### Dataset records
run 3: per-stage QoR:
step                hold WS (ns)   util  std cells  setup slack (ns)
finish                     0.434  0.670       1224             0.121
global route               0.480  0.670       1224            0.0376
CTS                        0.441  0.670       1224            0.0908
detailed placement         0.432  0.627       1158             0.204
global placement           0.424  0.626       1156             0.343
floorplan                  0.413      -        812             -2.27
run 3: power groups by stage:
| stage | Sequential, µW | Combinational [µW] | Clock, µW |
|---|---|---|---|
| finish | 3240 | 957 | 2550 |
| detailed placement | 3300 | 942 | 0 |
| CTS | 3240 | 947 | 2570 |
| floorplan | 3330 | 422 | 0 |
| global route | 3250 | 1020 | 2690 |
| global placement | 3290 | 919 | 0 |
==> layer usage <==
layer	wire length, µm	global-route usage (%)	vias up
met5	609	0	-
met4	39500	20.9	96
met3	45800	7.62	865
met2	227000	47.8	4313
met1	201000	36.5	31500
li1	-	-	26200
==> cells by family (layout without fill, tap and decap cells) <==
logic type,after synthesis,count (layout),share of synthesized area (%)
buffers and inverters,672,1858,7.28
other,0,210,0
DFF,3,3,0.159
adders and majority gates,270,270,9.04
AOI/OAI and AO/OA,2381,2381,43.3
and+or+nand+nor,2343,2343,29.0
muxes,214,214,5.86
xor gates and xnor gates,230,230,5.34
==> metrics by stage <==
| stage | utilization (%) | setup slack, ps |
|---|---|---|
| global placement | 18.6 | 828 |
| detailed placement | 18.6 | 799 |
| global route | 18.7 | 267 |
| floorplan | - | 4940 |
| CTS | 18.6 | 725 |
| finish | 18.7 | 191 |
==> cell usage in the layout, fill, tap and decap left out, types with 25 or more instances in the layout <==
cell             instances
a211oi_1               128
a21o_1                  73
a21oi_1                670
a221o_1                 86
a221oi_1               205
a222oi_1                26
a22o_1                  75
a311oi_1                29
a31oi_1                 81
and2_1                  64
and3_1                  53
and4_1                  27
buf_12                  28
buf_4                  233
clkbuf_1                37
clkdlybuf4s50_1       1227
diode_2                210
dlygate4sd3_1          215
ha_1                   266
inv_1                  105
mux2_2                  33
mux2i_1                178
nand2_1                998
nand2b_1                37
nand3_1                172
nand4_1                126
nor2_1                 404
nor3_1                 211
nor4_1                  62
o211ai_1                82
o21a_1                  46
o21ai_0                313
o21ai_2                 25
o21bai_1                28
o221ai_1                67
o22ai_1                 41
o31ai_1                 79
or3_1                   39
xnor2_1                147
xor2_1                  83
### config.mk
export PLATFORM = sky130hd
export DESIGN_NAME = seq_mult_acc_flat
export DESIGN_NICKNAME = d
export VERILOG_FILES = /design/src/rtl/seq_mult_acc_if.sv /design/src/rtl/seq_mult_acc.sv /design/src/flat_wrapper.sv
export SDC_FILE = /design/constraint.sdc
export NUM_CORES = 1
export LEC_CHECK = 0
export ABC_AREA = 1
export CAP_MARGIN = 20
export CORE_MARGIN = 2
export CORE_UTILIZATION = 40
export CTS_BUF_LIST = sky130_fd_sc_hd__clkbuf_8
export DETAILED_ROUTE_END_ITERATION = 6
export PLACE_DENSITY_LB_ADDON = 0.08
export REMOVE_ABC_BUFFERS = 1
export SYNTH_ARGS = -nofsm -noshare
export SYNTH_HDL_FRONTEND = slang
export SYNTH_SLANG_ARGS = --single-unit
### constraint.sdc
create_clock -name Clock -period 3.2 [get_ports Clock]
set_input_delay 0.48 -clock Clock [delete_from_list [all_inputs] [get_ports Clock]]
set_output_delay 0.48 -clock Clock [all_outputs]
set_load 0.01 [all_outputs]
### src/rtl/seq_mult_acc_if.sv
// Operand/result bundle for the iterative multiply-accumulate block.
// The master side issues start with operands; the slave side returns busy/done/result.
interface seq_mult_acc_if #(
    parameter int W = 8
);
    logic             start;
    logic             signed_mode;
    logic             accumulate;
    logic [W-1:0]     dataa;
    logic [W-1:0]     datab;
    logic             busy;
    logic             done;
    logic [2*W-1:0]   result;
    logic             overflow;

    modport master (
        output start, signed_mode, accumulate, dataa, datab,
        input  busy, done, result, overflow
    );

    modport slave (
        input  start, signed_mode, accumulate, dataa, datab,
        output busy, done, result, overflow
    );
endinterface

### What to work on
Looking through the data above, count the lines that include the string "floorplan" and give only the count.

### Solution to this problem
3